## Your assignment
Line by line, please look for the word "plen" in the following records, then copy each line you find it in.

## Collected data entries
______
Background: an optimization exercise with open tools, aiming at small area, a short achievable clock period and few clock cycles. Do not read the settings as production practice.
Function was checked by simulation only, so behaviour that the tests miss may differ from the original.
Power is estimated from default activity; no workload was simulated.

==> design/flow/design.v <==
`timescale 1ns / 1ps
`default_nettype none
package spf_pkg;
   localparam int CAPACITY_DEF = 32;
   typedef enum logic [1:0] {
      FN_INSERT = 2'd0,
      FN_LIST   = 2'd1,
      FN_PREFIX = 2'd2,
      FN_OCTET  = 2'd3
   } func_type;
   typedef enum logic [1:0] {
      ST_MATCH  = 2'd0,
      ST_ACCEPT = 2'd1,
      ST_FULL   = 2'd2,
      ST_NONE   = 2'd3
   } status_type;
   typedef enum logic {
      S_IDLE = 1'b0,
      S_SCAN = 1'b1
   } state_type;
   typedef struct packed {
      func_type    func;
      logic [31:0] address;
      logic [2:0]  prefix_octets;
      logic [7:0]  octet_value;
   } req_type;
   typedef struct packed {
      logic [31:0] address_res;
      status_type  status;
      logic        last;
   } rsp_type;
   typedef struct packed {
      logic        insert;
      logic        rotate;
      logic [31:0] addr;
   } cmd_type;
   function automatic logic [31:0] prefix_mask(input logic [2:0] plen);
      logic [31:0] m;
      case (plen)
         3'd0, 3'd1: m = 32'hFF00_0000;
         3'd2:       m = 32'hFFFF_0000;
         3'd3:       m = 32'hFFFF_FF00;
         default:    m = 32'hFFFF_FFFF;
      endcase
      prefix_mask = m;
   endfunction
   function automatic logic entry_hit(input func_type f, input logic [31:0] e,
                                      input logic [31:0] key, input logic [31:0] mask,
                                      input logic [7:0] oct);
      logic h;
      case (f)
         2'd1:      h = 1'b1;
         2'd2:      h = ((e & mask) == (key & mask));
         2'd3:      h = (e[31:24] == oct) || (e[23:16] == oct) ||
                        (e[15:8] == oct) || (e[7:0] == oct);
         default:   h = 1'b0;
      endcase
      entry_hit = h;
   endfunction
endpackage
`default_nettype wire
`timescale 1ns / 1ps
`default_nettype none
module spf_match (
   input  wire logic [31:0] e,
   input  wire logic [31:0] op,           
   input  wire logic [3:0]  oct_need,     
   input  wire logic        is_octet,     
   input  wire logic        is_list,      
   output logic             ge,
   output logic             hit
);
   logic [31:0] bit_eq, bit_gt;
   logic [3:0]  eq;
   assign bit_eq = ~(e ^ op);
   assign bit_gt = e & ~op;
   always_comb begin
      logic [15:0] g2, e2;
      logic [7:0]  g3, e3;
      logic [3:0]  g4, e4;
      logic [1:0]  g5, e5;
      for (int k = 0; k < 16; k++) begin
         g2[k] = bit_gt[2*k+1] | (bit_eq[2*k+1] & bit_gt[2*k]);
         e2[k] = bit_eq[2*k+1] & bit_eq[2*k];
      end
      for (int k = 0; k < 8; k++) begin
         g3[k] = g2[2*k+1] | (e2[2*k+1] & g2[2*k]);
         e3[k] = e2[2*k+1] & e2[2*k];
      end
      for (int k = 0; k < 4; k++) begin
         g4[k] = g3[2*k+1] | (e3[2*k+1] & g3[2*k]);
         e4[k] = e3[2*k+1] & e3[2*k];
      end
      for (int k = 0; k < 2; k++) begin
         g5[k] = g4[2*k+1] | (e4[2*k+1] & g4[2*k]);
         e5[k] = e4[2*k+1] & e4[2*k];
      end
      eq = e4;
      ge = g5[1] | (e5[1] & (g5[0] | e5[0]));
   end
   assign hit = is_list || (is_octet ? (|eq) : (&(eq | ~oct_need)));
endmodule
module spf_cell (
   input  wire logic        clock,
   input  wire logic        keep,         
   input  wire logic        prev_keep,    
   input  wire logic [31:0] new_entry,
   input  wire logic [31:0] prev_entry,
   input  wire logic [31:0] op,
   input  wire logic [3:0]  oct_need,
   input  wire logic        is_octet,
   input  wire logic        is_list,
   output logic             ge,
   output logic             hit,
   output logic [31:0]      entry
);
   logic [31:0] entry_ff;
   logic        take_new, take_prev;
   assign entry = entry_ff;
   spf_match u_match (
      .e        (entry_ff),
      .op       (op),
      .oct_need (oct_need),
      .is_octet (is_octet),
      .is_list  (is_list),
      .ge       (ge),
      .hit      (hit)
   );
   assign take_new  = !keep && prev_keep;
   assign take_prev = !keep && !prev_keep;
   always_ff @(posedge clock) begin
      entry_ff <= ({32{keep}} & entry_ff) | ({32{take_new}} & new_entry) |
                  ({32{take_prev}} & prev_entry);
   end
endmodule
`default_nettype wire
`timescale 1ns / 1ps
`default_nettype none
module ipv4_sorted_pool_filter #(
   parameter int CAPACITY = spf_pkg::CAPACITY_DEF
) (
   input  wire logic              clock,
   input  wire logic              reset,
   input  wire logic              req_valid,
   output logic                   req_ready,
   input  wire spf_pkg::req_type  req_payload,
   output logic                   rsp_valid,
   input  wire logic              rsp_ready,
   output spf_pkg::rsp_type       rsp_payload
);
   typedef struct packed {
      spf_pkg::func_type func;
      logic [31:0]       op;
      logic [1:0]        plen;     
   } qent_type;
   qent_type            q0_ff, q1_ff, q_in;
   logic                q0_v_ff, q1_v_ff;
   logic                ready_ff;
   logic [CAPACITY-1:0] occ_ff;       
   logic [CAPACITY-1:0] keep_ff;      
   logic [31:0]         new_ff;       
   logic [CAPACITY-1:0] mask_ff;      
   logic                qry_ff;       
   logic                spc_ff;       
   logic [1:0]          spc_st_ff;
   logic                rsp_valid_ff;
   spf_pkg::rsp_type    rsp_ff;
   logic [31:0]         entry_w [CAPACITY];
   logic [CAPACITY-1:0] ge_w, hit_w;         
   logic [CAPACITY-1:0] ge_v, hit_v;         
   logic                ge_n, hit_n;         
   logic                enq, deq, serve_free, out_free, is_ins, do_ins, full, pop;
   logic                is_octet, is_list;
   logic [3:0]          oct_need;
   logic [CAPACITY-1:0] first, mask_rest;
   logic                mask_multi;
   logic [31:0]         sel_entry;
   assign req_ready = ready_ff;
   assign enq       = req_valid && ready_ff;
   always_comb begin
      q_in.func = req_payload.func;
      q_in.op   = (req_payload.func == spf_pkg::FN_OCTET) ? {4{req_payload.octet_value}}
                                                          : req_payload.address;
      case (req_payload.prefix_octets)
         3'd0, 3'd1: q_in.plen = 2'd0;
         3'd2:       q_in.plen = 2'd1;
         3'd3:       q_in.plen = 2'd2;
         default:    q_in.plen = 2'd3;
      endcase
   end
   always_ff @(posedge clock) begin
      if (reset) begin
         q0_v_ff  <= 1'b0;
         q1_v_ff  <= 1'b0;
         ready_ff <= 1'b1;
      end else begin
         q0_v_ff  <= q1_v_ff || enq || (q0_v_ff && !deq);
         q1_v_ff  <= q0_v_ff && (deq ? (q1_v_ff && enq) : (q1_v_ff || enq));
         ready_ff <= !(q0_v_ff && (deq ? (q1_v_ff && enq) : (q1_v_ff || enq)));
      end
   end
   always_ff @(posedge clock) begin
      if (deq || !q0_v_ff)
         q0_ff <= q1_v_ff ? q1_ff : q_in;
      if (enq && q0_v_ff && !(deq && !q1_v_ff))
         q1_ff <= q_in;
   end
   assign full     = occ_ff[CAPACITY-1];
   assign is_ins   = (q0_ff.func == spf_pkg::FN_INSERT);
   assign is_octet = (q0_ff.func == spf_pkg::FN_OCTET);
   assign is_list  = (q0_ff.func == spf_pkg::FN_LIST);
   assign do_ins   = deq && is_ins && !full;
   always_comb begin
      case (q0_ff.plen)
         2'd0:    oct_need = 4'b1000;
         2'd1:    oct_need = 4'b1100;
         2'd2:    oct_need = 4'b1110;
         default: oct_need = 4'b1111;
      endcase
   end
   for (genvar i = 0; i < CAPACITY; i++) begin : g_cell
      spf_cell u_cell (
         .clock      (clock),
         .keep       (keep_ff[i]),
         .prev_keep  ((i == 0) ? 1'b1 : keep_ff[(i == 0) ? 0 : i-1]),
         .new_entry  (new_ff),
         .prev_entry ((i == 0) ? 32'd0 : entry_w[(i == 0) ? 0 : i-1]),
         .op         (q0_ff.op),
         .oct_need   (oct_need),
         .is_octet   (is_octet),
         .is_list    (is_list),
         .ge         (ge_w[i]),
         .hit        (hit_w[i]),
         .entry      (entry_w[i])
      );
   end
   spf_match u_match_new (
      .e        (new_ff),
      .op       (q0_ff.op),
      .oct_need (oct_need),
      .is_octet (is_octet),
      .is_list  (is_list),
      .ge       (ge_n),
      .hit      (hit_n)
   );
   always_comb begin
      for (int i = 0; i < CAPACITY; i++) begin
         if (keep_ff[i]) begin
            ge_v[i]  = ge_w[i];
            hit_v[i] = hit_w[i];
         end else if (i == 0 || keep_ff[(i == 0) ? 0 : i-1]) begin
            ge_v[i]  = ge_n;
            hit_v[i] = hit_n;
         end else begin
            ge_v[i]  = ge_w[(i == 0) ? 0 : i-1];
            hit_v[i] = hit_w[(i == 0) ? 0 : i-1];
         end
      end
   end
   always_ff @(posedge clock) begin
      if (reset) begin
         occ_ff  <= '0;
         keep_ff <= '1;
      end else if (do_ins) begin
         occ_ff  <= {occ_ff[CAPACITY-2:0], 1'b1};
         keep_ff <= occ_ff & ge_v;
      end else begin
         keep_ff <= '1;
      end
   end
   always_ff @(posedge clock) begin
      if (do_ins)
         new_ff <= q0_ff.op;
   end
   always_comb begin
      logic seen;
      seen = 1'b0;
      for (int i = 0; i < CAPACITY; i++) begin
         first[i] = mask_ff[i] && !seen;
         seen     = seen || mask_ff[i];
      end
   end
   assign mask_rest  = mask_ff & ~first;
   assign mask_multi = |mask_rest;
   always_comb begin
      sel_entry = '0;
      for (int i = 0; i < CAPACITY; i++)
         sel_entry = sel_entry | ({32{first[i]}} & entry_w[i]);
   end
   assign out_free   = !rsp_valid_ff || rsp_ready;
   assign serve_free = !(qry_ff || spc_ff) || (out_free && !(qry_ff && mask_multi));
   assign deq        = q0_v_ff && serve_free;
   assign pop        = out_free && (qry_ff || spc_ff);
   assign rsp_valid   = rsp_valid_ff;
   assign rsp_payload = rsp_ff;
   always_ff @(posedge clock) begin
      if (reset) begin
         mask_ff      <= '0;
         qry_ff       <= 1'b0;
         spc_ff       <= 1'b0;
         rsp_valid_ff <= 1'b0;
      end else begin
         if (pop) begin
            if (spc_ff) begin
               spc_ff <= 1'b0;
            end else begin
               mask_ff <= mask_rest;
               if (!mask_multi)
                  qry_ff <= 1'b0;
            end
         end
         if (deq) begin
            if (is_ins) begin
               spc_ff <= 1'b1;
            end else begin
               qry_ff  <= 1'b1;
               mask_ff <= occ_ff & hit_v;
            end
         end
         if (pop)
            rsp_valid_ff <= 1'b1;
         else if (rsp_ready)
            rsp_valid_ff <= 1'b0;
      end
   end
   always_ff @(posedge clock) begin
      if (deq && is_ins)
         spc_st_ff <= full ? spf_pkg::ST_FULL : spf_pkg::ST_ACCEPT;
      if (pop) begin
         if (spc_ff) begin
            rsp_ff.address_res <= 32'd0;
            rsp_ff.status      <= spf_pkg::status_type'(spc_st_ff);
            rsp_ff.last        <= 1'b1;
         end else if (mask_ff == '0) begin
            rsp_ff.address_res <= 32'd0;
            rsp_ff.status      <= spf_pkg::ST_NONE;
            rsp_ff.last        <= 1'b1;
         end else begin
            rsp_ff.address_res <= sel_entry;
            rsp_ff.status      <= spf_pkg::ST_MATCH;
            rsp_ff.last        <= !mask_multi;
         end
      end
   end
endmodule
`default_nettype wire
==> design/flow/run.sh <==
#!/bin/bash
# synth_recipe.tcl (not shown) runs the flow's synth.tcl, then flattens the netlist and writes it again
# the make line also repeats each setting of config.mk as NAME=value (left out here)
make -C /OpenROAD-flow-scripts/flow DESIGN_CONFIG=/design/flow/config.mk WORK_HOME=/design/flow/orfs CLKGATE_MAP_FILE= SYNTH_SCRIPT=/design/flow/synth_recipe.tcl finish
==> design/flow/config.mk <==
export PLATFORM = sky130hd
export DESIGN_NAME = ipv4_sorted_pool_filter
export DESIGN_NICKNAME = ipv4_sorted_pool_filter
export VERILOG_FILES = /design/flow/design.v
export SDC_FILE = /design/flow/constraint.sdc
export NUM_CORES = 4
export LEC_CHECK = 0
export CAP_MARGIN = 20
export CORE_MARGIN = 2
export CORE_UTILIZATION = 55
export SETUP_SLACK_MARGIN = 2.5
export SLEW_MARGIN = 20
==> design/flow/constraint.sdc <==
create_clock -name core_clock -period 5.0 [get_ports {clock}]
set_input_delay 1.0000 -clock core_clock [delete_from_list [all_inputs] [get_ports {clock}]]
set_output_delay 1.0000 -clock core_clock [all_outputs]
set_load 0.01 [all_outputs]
______
## Response area
   function automatic logic [31:0] prefix_mask(input logic [2:0] plen);
      case (plen)
      logic [1:0]        plen;     
         3'd0, 3'd1: q_in.plen = 2'd0;
         3'd2:       q_in.plen = 2'd1;
         3'd3:       q_in.plen = 2'd2;
         default:    q_in.plen = 2'd3;
      case (q0_ff.plen)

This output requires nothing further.